Even-odd is the other rule used for paths in CoreGraphics. The rule is a little simpler to explain than winding count: in even-odd, the outmost boundary begins the object, the next outermost turns it off again, and so on for other nested paths.

The code is very similar to the winding count version except that we fill using `CGContextEOFillPath` and the order of EFG with respect to ABCD does not matter.

``````// Technique 4: even-odd fill rule
CGContextMoveToPoint(context, Ax, Ay);
CGContextClosePath(context);
CGContextMoveToPoint(context, Ex, Ey);
CGContextClosePath(context);
CGContextSetRGBFillColor(context, 0.75, 0.5, 0, 1);
CGContextEOFillPath(context);``````

Advantages: less prone to ordering issues than winding count.

Disadvantages: there are some situations where winding count may give a better result.
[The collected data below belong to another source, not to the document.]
==> job 2300: inputs <==
## PWM_duty_cycle
module PWM_duty_cycle (
    input clk,            
    input rst,            
    input pwm_in,         
    output reg [7:0] duty_cycle   
);
clock: 110.0 ns
lec_check: 0
cap_margin: 20
cell_pad_in_sites_global_placement: 2
core_aspect_ratio: 0.73
core_margin: 9
core_utilization: 52
cts_cluster_diameter: 53
gpl_timing_driven: 0
min_routing_layer: met2
place_density_lb_addon: 0.05
slew_margin: 15
tns_end_percent: 45
run.sh (not shown) runs the stock make flow with config.mk's settings and CLKGATE_MAP_FILE=.
==> inputs of job 6134, as changes to job 2300 <==
ABC_AREA = 1   (was unset)
CELL_PAD_IN_SITES_GLOBAL_PLACEMENT = unset   (was 2)
CORE_ASPECT_RATIO = unset   (was 0.73)
CORE_MARGIN = 2   (was 9)
CORE_UTILIZATION = 69   (was 52)
CTS_CLUSTER_DIAMETER = unset   (was 53)
CTS_CLUSTER_SIZE = 72   (was unset)
GPL_TIMING_DRIVEN = unset   (was 0)
MIN_ROUTING_LAYER = unset   (was met2)
PLACE_DENSITY_LB_ADDON = unset   (was 0.05)
SLEW_MARGIN = 20   (was 15)
TNS_END_PERCENT = unset   (was 45)
==> flow/constraint.sdc (replaced) <==
create_clock -name core_clock -period 46.2 [get_ports {clk}]
set_input_delay 9.2400 -clock core_clock [delete_from_list [all_inputs] [get_ports {clk}]]
set_output_delay 9.2400 -clock core_clock [all_outputs]
set_load 0.01 [all_outputs]
==> qor summary <==
FP Util: job 6134 0.700; job 2300 0.528
Post-synth area from yosys stat: job 6134 42,300 sq um; job 2300 40,000 sq um
Area fraction in compound gates after synthesis: job 6134 0.162; job 2300 0.325
Simple-gate portion of the synthesized area: job 6134 0.464; job 2300 0.290
Share of synthesized area spent on multiplexers: job 6134 0.000503; job 2300 0.0475
Register area share after synthesis: job 6134 0.0249; job 2300 0.0263
Die H: job 6134 252 um; job 2300 255 um
Yosys top cell area share: job 6134 0.147; job 2300 0.140
Area of the core: job 6134 60,500 sq um; job 2300 75,900 sq um
Yosys cell count: job 6134 7,125; job 2300 5,606
Cell with the most instances after synthesis: job 6134 nand2_1; job 2300 nor2_1
Syn avg cell area: job 6134 5.94 sq um; job 2300 7.14 sq um
Distinct cell type count after synthesis: job 6134 87; job 2300 192
Die W: job 6134 252 um; job 2300 343 um
Netlist area before placement: job 6134 42,300 sq um; job 2300 40,000 sq um
Die Size: job 6134 63,300 sq um; job 2300 87,400 sq um
Synthesized netlist net count: job 6134 7,588; job 2300 6,069
Outcome: job 6134 aborted with a tool error; job 2300 aborted with a tool error
Last stage reached: job 6134 3_5_place_dp; job 2300 3_1_place_gp_skip_io
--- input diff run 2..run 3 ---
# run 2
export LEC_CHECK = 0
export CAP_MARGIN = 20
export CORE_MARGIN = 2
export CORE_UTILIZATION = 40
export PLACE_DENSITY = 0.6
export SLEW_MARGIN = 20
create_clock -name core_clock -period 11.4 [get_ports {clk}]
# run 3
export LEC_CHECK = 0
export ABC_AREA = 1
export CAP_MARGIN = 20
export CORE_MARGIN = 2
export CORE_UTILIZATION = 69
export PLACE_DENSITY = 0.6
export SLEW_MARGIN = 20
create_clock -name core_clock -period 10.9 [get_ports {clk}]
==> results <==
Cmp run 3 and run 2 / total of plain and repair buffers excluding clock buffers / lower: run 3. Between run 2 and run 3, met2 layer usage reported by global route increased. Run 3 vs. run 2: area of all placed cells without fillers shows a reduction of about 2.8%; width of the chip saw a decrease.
==> design/flow/config.mk <==
export PLATFORM = sky130hd
export DESIGN_NAME = Viterbi
export DESIGN_NICKNAME = Viterbi
export VERILOG_FILES = /design/flow/design.v
export SDC_FILE = /design/flow/constraint.sdc
export NUM_CORES = 4
export LEC_CHECK = 0
export ABC_AREA = 1
export CAP_MARGIN = 20
export CORE_MARGIN = 2
export CORE_UTILIZATION = 72
export CTS_CLUSTER_DIAMETER = 255
export PLACE_DENSITY_LB_ADDON = 0.06
export SLEW_MARGIN = 20
==> design/flow/constraint.sdc <==
create_clock -name core_clock -period 6.25 [get_ports {clock}]
set_input_delay 1.2500 -clock core_clock [delete_from_list [all_inputs] [get_ports {clock}]]
set_output_delay 1.2500 -clock core_clock [all_outputs]
set_load 0.01 [all_outputs]
== run 1 ==
==> flow/design.v (excerpt) <==
module UART
#(
    parameter [ 2:0] WAIT_ACTI      = 3'b001,
    parameter [ 2:0] SEND_CHAR      = 3'b010,
    parameter [ 2:0] RDY            = 3'b011,
    parameter [ 2:0] WAIT_RDY       = 3'b100,
    parameter [ 3:0] BTN_STR_LEN    = 4'd8,
    parameter [ 1:0] PARROT_STR_LEN = 2'd3,
    parameter        BTN            = 1'b0,
    parameter        PARROT         = 1'b1,
    parameter [13:0] BAUD_TMR_MAX   = 14'd15  
)
(
    input  wire CLK,        
    input  wire rst,        
    input  wire btn_0,      
    output wire UART_TX,    
    input  wire UART_RX     
);
Size in the first run: about 4200 cells after synthesis, about 2200 flip-flops, about 84000 um2 of cells after synthesis.
export LEC_CHECK = 0
export CAP_MARGIN = 20
export CORE_MARGIN = 2
export CORE_UTILIZATION = 40
export SLEW_MARGIN = 20
create_clock -name core_clock -period 10.0 [get_ports {CLK}]
run.sh (not shown) runs the stock make flow with config.mk's settings and CLKGATE_MAP_FILE=.
Modified inputs, run 2 compared to run 1
# run 1
export LEC_CHECK = 0
export CAP_MARGIN = 20
export CORE_MARGIN = 2
export CORE_UTILIZATION = 40
export SLEW_MARGIN = 20
create_clock -name core_clock -period 10.0 [get_ports {CLK}]
# run 2
export LEC_CHECK = 0
export CAP_MARGIN = 20
export CORE_MARGIN = 2
export CORE_UTILIZATION = 72
export CTS_CLUSTER_DIAMETER = 395
export PLACE_DENSITY_LB_ADDON = 0.01
export SETUP_SLACK_MARGIN = 0.73
export SLEW_MARGIN = 20
create_clock -name core_clock -period 2.77 [get_ports {CLK}]
### Flow results
In run 2 the implementation completed, yet the final layout does not meet the checks, the culprit being negative setup slack. Going from run 1 to run 2, hold path depth grew by 2; time the final worst path needs with I/O delays and setup shrank by 1.41 ns; delay of the slowest cell on the worst path grew by 0.31 ns; detailed-route vias per instance grew by about 30%; setup slack shrank by 5.82 ns. The lower depth of the critical timing path with buffers and inverters included came out of run 2. From run 1 to run 2 the numbers moved as follows: maximum number of pins on one net before global-route repair saw a decrease; first-pass GRT wire length went up by 16%.
== job 4214 ==
Design uart_edge_detection, start of the top module:
module uart_edge_detection (
    input logic clk,           
    input logic rst_n,         
    input logic uart_rx,       
    output logic uart_tx,      
    output logic led_rx,       
    output logic led_tx,       
    output logic data_ready    
);
clock: 3.81 ns
lec_check: 0
cap_margin: 35
cell_pad_in_sites_detail_placement: 1
cell_pad_in_sites_global_placement: 0
core_margin: 2
core_utilization: 21
cts_cluster_diameter: 393
cts_cluster_size: 98
hold_slack_margin: 0.11
place_density: 0.89
slew_margin: 20
tns_end_percent: 15
run.sh (not shown) runs the stock make flow with config.mk's settings and CLKGATE_MAP_FILE=.
Changes in job 8527 relative to job 4214:
- ABC_AREA newly set to 1
- TNS_END_PERCENT changed from 15 to 20
- CORE_MARGIN changed from 2 to 7
- CTS_CLUSTER_SIZE removed (was 98)
- CTS_CLUSTER_DIAMETER changed from 393 to 240
- SETUP_SLACK_MARGIN newly set to 0.75
- the clock period (ns, I/O delays scaled along) changed from 3.81 to 7.47
Findings:
As far as count of flip-flops and latches goes, job 4214 and job 8527 are indistinguishable; the numbers are identical. Side by side, power turned out lower in job 8527 than in job 4214. Job 8527: no failed stages, no open violations at the end. Comparing job 4214 and job 8527, the lower sequential share of layout area was measured on job 8527.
Consider the following pentagram drawn in a single continuous path 12345.

In this case, if you actually wanted to fill the center of the shape, you'd need to use winding count (the shape is drawn in a continuous clockwise direction so the winding count is always positive).

## Technique 5: Clipping region

The final approach that I'll show is using a clipping region to remove the triangle at the center of the shape from the enabled drawing region.

``````// Technique 5: remove the inner hole using a clipping region
CGContextSaveGState(context);
CGContextMoveToPoint(context, Ex, Ey);
CGContextClosePath(context);
CGContextEOClip(context);
CGContextMoveToPoint(context, Ax, Ay);
CGContextSetRGBFillColor(context, 0, 0, 0.5, 1);
CGContextFillPath(context);
CGContextRestoreGState(context);``````

You can see that this approach is actually quite complicated since a clipping region with a hole requires the same effort as a shape with a hole: I subtracted the triangle from the clipping region's bounding rectangle using an even-odd clipping rule.

Advantages: a clipping region can subtract or cut very complicated shapes — even clusters of shapes — very simply.

Disadvantages: for cutting a single shape like this, the extra effort required to save the old graphics state and restore it after we're done, plus the fact that the clipping region is just as complicated as the shape itself, makes this approach more effort than the previous two.

## Conclusion

You can download the code for drawing these shapes here: GraphicalSubtraction.zip (25kB)

A very simple shape but you can draw it in some very different ways. As you can see, the "wrong" ways of solving the problem don't actually save any code — the proper solutions are roughly the same length.

The best ways to solve this problem are to use the even-odd or winding count approaches. While the shape might look like the center is clipped out, the clipping region turns out to be more work and non-rectangular clipping regions are actually more computationally difficult as well.